The Trade I Didn’t See Coming
I started an MBA two months after giving birth to our second daughter. It was a terrible idea. But it held and it was what I needed.
When I found out I was pregnant with our second daughter, I applied to business school.
Not because I had time. Not because I had a perfect plan. I just remembered what it felt like the first time. Like I was being split in two. Half of me felt a love I could hardly understand. The other half felt I was disappearing. Granted, this was in the middle of the COVID-19 pandemic, when everything was strange and hard to name.
This time, I wanted an anchor. An anchor in the shape of a degree. In systems theory, a system does not have to be formal to be real. It only needs structure, rules, and a shared belief that it matters. My plan was to build my own system before postpartum life swept me away. I would trade the fourth trimester for the first semester.
Like any MBA program, there was an entrance exam. I was seven months into what they call a “geriatric pregnancy” when I signed up for the Executive Assessment, or as I liked to think of it, the geriatric GMAT. It is the MBA entrance test for people with more work experience. I had to write it at a testing centre where there were a few steps before you could sit down. Empty your bag. Empty your pockets. Bend down and touch your toes. I just stared at the proctor, belly first. He looked at me for a beat and said, “Yeah… you can skip that.”
I got in and chose the part-time program, which meant three full days of classes each month for two years. On my first weekend, I sat in the lecture room trying to look like I belonged when I heard a low pulsing hum from my backpack. My breast pump had somehow switched on which made me chuckle to myself. For the Bravo fans, it reminded me of The Real Housewives of New York, when Luann’s suitcase made a similar sound. Well, similar noise, different device.
That pump came to every class weekend. In economics, we drew supply and demand curves. Breast milk works the same way with supply depending on demand, and mine was sadly trending down. I kept breastfeeding for the first semester and then let it go. I could have pushed through, but I do not regret the decision. At least, I think I do not.

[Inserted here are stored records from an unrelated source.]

This is an optimization exercise on Yosys and OpenROAD, whose aim is small area, a short achievable clock period and few clock cycles, not a production implementation.
Function was checked by simulation only, so behaviour that the tests miss may differ from the original.
Power figures rest on the tool's default switching activity, not on a simulated workload.

**design/flow/config.mk**
```make
export PLATFORM = sky130hd
export DESIGN_NAME = fortelion_engine
export DESIGN_NICKNAME = fortelion_engine
export VERILOG_FILES = /design/flow/design.v
export SDC_FILE = /design/flow/constraint.sdc
export NUM_CORES = 4
export LEC_CHECK = 0
export CAP_MARGIN = 20
export CORE_MARGIN = 2
export CORE_UTILIZATION = 50
export CTS_BUF_LIST = sky130_fd_sc_hd__clkbuf_4 sky130_fd_sc_hd__clkbuf_8
export PLACE_DENSITY = 0.85
export SLEW_MARGIN = 20
```
**design/flow/constraint.sdc**
```tcl
create_clock -name core_clock -period 10.0 [get_ports {clk}]
set_input_delay 2.0000 -clock core_clock [delete_from_list [all_inputs] [get_ports {clk}]]
set_output_delay 2.0000 -clock core_clock [all_outputs]
set_load 0.01 [all_outputs]
```
This design comes from an exercise in tuning for small area, a short achievable clock period and few clock cycles per item on the open sky130 flow, not from production work.
No activity file was given, so power comes from the tool's default toggle rates.

## north
==> flow/design.v <==
module jlfe_xxtea (
    input  wire         clk,
    input  wire         rst,           
    input  wire         cmd_valid,
    output wire         cmd_ready,
    input  wire         cmd_decrypt,   
    input  wire [3:0]   cmd_nm1,       
    input  wire [127:0] cmd_key,       
    input  wire         in_valid,
    output wire         in_ready,
    input  wire [31:0]  in_data,
    output wire         out_valid,
    input  wire         out_ready,
    output wire [31:0]  out_data,
    output wire         out_last
);
    localparam [1:0] S_IDLE = 2'd0,    
                     S_LOAD = 2'd1,    
                     S_PREF = 2'd2,    
                     S_RUN  = 2'd3;    
    reg  [1:0]   state;
    reg          dec;
    reg  [3:0]   nm1;
    reg  [127:0] key;
    reg  [31:0]  v [0:15];
    reg  [3:0]   li;          
    reg  [3:0]   P;           
    reg  [3:0]   PN;          
    reg  [3:0]   PNN;         
    reg  [2:0]   m;           
    reg  [31:0]  W;           
    reg  [31:0]  Y;           
    reg  [31:0]  Z;           
    reg  [31:0]  KW;          
    reg  [31:0]  S;           
    reg          wpend;       
    reg  [3:0]   PP;          
    reg          cdec;        
    reg          oact;        
    reg  [3:0]   o;           
    reg  [3:0]   onm1;        
    wire running = (state == S_RUN);
    wire loading = (state == S_LOAD);
    wire [31:0] mx_a, mx_b, w_new;
    xxtea_add32 add_a (.a((Z >> 5) ^ (Y << 2)), .b((Y >> 3) ^ (Z << 4)), .ci(1'b0), .s(mx_a));
    xxtea_add32 add_b (.a(S ^ Y), .b(KW ^ Z), .ci(1'b0), .s(mx_b));
    xxtea_add32 add_w (.a(W), .b(mx_a ^ mx_b ^ {32{dec}}), .ci(dec), .s(w_new));
    wire [3:0]  pnn_next  = dec ? ((PNN == 4'd0) ? nm1 : PNN - 4'd1)
                                : ((PNN == nm1)  ? 4'd0 : PNN + 4'd1);
    wire        n2 = (nm1 == 4'd1);
    wire [3:0]  s0 = dec ? nm1 : 4'd0;
    wire [3:0]  s1 = dec ? nm1 - 4'd1 : 4'd1;
    wire [3:0]  s2 = dec ? (n2 ? nm1 : nm1 - 4'd2) : (n2 ? 4'd0 : 4'd2);
    wire        round_end = (P == (dec ? 4'd0 : nm1));
    wire        last_rnd  = (m == (dec ? 3'd1 : 3'd6));
    wire        last_step = running && round_end && last_rnd;
    wire [2:0]  m_next    = round_end ? (dec ? m - 3'd1 : m + 3'd1) : m;
    reg  [31:0] sum_n;
    always @(*) begin
        case (running ? m_next : (dec ? 3'd6 : 3'd1))
            3'd1:    sum_n = 32'h9E3779B9;
            3'd2:    sum_n = 32'h3C6EF372;
            3'd3:    sum_n = 32'hDAA66D2B;
            3'd4:    sum_n = 32'h78DDE6E4;
            3'd5:    sum_n = 32'h1715609D;
            default: sum_n = 32'hB54CDA56;
        endcase
    end
    wire [1:0]  ksel_n = (running ? PN[1:0] : s0[1:0]) ^ sum_n[3:2];
    wire out_more  = oact && (o != onm1);        
    wire out_fire  = oact && out_ready;
    wire out_free  = !oact || (out_ready && (o == onm1));
    assign cmd_ready = (state == S_IDLE) || last_step;
    wire cmd_fire    = cmd_valid && cmd_ready;
    assign in_ready  = loading && !wpend && (!oact || (li <= o));
    wire in_fire     = in_valid && in_ready;
    wire load_last   = (li == nm1);
    wire go_run = out_free && ((state == S_PREF) || (loading && in_fire && load_last));
    assign out_valid = oact;
    assign out_data  = W;
    assign out_last  = (o == onm1);
    wire [3:0]  a1 = running ? PN  : (out_more ? o + 4'd1 : s0);
    wire [3:0]  a2 = running ? PNN : s1;
    wire [31:0] C    = cdec ? Y : Z;
    wire        f1n  = last_step && dec;
    wire        f1c  = wpend && (a1 == PP);
    wire        f1i  = loading && !out_more && (s0 == li);
    wire        f2c  = wpend && (a2 == PP);
    wire        f2i  = loading && (s1 == li);
    wire        a1_odd  = a1[0];
    wire        a2_odd  = a2[0];
    wire        a1_zero = (a1 == 4'd0);
    wire        a2_zero = (a2 == 4'd0);
    wire [2:0]  ae = (!a1_odd && !a1_zero) ? a1[3:1] : a2[3:1];
    wire [2:0]  ao = a1_odd ? a1[3:1] : a2[3:1];
    wire [31:0] r_even = v[{ae, 1'b0}];
    wire [31:0] r_odd  = v[{ao, 1'b1}];
    wire [31:0] rd1 = f1n ? w_new : f1c ? C : f1i ? in_data
                    : a1_odd ? r_odd : a1_zero ? v[0] : r_even;
    wire [31:0] rd2 = f2c ? C : f2i ? in_data
                    : a2_odd ? r_odd : a2_zero ? v[0] : r_even;
    always @(posedge clk) begin
        if (wpend)
            v[PP] <= C;
        else if (in_fire)
            v[li] <= in_data;
        if (running || go_run || out_fire)
            W <= rd1;
        KW <= key[32*ksel_n +: 32];
        S  <= sum_n;
        if (running) begin
            PP   <= P;
            cdec <= dec;
        end
        if (running && (dec || n2))
            Y <= w_new;
        else if (in_fire && dec && (li == 4'd0))
            Y <= in_data;
        else if ((running || go_run) && !dec)
            Y <= rd2;
        if (running && (!dec || n2))
            Z <= w_new;
        else if (in_fire && !dec)
            Z <= in_data;
        else if ((running || go_run) && dec)
            Z <= rd2;
        if (go_run) begin
            P   <= s0;
            PN  <= s1;
            PNN <= s2;
            m   <= dec ? 3'd6 : 3'd1;
        end else if (running) begin
            P   <= PN;
            PN  <= PNN;
            PNN <= pnn_next;
            m   <= m_next;
        end
        if (rst) begin
            state <= S_IDLE;
            oact  <= 1'b0;
            wpend <= 1'b0;
        end else begin
            wpend <= running;
            if (last_step) begin
                oact <= 1'b1;
                o    <= 4'd0;
                onm1 <= nm1;
            end else if (out_fire) begin
                if (o == onm1)
                    oact <= 1'b0;
                o <= o + 4'd1;
            end
            if (cmd_fire) begin
                dec   <= cmd_decrypt;
                nm1   <= cmd_nm1;
                key   <= cmd_key;
                li    <= 4'd0;
                state <= S_LOAD;
            end else begin
                case (state)
                    S_LOAD: begin
                        if (in_fire) begin
                            li <= li + 4'd1;
                            if (load_last)
                                state <= go_run ? S_RUN : S_PREF;
                        end
                    end
                    S_PREF: begin
                        if (go_run)
                            state <= S_RUN;
                    end
                    S_RUN: begin
                        if (last_step)
                            state <= S_IDLE;
                    end
                    default: ;
                endcase
            end
        end
    end
endmodule
module xxtea_add32 (
    input  wire [31:0] a,
    input  wire [31:0] b,
    input  wire        ci,
    output wire [31:0] s
);
    wire [31:0] p0 = a ^ b;
    reg  [31:0] g, p, gn, pn;
    integer d, i;
    always @(*) begin
        g = a & b;
        p = p0;
        g[0] = g[0] | (p0[0] & ci);
        for (d = 1; d < 32; d = d * 2) begin
            gn = g;
            pn = p;
            for (i = d; i < 32; i = i + 1) begin
                gn[i] = g[i] | (p[i] & g[i-d]);
                pn[i] = p[i] & p[i-d];
            end
            g = gn;
            p = pn;
        end
    end
    assign s = p0 ^ {g[30:0], ci};
endmodule
Settings: LEC_CHECK=0, CAP_MARGIN=20, CORE_MARGIN=2, CORE_UTILIZATION=40, PLACE_DENSITY=0.6, SLEW_MARGIN=20; clock period 12.0 ns.
run.sh (not shown) runs the stock make flow with config.mk's settings and CLKGATE_MAP_FILE= SYNTH_SCRIPT=/design/flow/synth_recipe.tcl, a recipe that flattens the netlist after the stock synthesis.
diff inputs: north => east
--- a/flow/design.v
+++ b/flow/design.v
@@ -31,13 +31,10 @@
     reg  [31:0]  W;           
     reg  [31:0]  Y;           
     reg  [31:0]  Z;           
     reg  [31:0]  KW;          
     reg  [31:0]  S;           
-    reg          wpend;       
-    reg  [3:0]   PP;          
-    reg          cdec;        
     reg          oact;        
     reg  [3:0]   o;           
     reg  [3:0]   onm1;        
     wire running = (state == S_RUN);
     wire loading = (state == S_LOAD);
@@ -70,57 +67,39 @@
     wire out_more  = oact && (o != onm1);        
     wire out_fire  = oact && out_ready;
     wire out_free  = !oact || (out_ready && (o == onm1));
     assign cmd_ready = (state == S_IDLE) || last_step;
     wire cmd_fire    = cmd_valid && cmd_ready;
-    assign in_ready  = loading && !wpend && (!oact || (li <= o));
+    assign in_ready  = loading && (!oact || (li <= o));
     wire in_fire     = in_valid && in_ready;
     wire load_last   = (li == nm1);
     wire go_run = out_free && ((state == S_PREF) || (loading && in_fire && load_last));
     assign out_valid = oact;
     assign out_data  = W;
     assign out_last  = (o == onm1);
     wire [3:0]  a1 = running ? PN  : (out_more ? o + 4'd1 : s0);
     wire [3:0]  a2 = running ? PNN : s1;
-    wire [31:0] C    = cdec ? Y : Z;
-    wire        f1n  = last_step && dec;
-    wire        f1c  = wpend && (a1 == PP);
-    wire        f1i  = loading && !out_more && (s0 == li);
-    wire        f2c  = wpend && (a2 == PP);
-    wire        f2i  = loading && (s1 == li);
-    wire        a1_odd  = a1[0];
-    wire        a2_odd  = a2[0];
-    wire        a1_zero = (a1 == 4'd0);
-    wire        a2_zero = (a2 == 4'd0);
-    wire [2:0]  ae = (!a1_odd && !a1_zero) ? a1[3:1] : a2[3:1];
-    wire [2:0]  ao = a1_odd ? a1[3:1] : a2[3:1];
-    wire [31:0] r_even = v[{ae, 1'b0}];
-    wire [31:0] r_odd  = v[{ao, 1'b1}];
-    wire [31:0] rd1 = f1n ? w_new : f1c ? C : f1i ? in_data
-                    : a1_odd ? r_odd : a1_zero ? v[0] : r_even;
-    wire [31:0] rd2 = f2c ? C : f2i ? in_data
-                    : a2_odd ? r_odd : a2_zero ? v[0] : r_even;
+    wire        f1 = running ? (last_step && dec) : (loading && !out_more && (s0 == li));
+    wire        f2 = running ? n2                 : (loading && (s1 == li));
+    wire [31:0] rd1 = f1 ? (running ? w_new : in_data) : v[a1];
+    wire [31:0] rd2 = f2 ? (running ? w_new : in_data) : v[a2];
     always @(posedge clk) begin
-        if (wpend)
-            v[PP] <= C;
+        if (running)
+            v[P] <= w_new;
         else if (in_fire)
             v[li] <= in_data;
         if (running || go_run || out_fire)
             W <= rd1;
         KW <= key[32*ksel_n +: 32];
         S  <= sum_n;
-        if (running) begin
-            PP   <= P;
-            cdec <= dec;
-        end
-        if (running && (dec || n2))
+        if (running && dec)
             Y <= w_new;
         else if (in_fire && dec && (li == 4'd0))
             Y <= in_data;
         else if ((running || go_run) && !dec)
             Y <= rd2;
-        if (running && (!dec || n2))
+        if (running && !dec)
             Z <= w_new;
         else if (in_fire && !dec)
             Z <= in_data;
         else if ((running || go_run) && dec)
             Z <= rd2;
@@ -136,13 +115,11 @@
             m   <= m_next;
         end
         if (rst) begin
             state <= S_IDLE;
             oact  <= 1'b0;
-            wpend <= 1'b0;
         end else begin
-            wpend <= running;
             if (last_step) begin
                 oact <= 1'b1;
                 o    <= 4'd0;
                 onm1 <= nm1;
             end else if (out_fire) begin
[summary]
- In east relative to north, multi-input combinational cell area had gone up by more than 10%.
- From north to east the numbers moved as follows: non-filler instance count after layout up 474; synthesized area up 4.1%; fraction of met2 tracks used by global routing up 3.0 points.
- Against north as the reference, east delivers a higher post-route minimum period.
- Total power of east is higher than that of north.
- Count of mapped cells out of synthesis (east / north): 1.13
- Number of cells on the critical path: east vs north down 1
No functional check of the RTL was part of any run of this note.

==> separate check: timing with driven ports <==
How much do the figures lean on ideal ports? The routed layouts below were timed once more, with nothing changed but the port constraints.
Step 1 assumes that a clkbuf_16 drives the clock port and a buf_2 every other input.
Step 2 adds t to the input delays and takes it off the output delays; t is the mean of the earliest and latest rising clock arrival at the registers after step 1. Input paths then give back, and output paths get back, about the clock's delay inside the block.
a / b / c = ideal ports / drivers / drivers and shift; a / b = the first two.
| run | t (ns) | slack for setup (ns) | worst register clock-pin slew, ns | worst slew at a driven data input, ns | pins driven straight from the clock port |
|---|---|---|---|---|---|
| north | 0.728 | 5.850 / 5.782 / 5.916 | 0.07 / 0.07 | 0.12 | 1 |
| east | 0.740 | 5.416 / 5.348 / 5.444 | 0.07 / 0.07 | 0.13 | 1 |
After both steps every run listed still meets setup and hold.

A year in. Halfway. The shine wasn’t just gone, it had packed its bags and skipped town. My girls were now one and two years old and quite frankly, I had no idea why I had done this to myself. The readings. The assignments. The endless discussion posts. What the f—k was I thinking? Why didn’t I just go to therapy like a normal person? Was an MBA really the solution or just a very expensive cry for help in business casual? Another year of this felt impossible. The end lived in another century. My carefully built system was starting to crack. And somewhere in there I started to realize that every choice was a trade-off and I wasn’t sure this one was worth it. I was gripping the wheel but I was not in control.
I was run down and wanted to quit. We all get these moments where the road splits and you have to choose. Though looking back, there was no wrong turn. If I had stopped, it would have meant more time with my family. If I kept going, it would mean proving I could claw my way through the mess.
I kept going. Not for the degree, not even for myself, but because I wanted my daughters to see what it looks like to keep moving forward when every part of you wants to pull over. I could only do that because my husband, Ben, never flinched in believing I could. He held that belief for me when I could not hold it myself.
I am a perfectionist. I used to call it a gift and a curse. Now we only call it a curse. Sure, it has opened doors I never thought I would walk through. It has also made me suffer over things no sane person should care about. Tweaking tiny details until they feel “just right,” moving my own goalposts so far I would need a telescope to see them.
No one tells you that when you are back in a classroom for the first time in over a decade with two tiny humans who need you, you will trade all of that in for “good enough.” Letting go of perfect was not something I set out to do. It just happened somewhere in between and it was the greatest gift I never knew I needed.
Economist Thomas Sowell said there are no solutions, only trade-offs. I traded a lot to finish graduate school. Some went in the win column, some in the loss. Life is full of trade-offs. It’s just part of the deal.
But I made it home.
Some frameworks are official, others you make up as you go. I built mine to hold me through a season I knew would be messy, and it did.
It was not perfect, but it held.
It held my belief that I could keep moving, even when I doubted myself.
It held lessons that were not in the syllabus.
It held the example I wanted my daughters to see.
And in the end, it held. And so did I.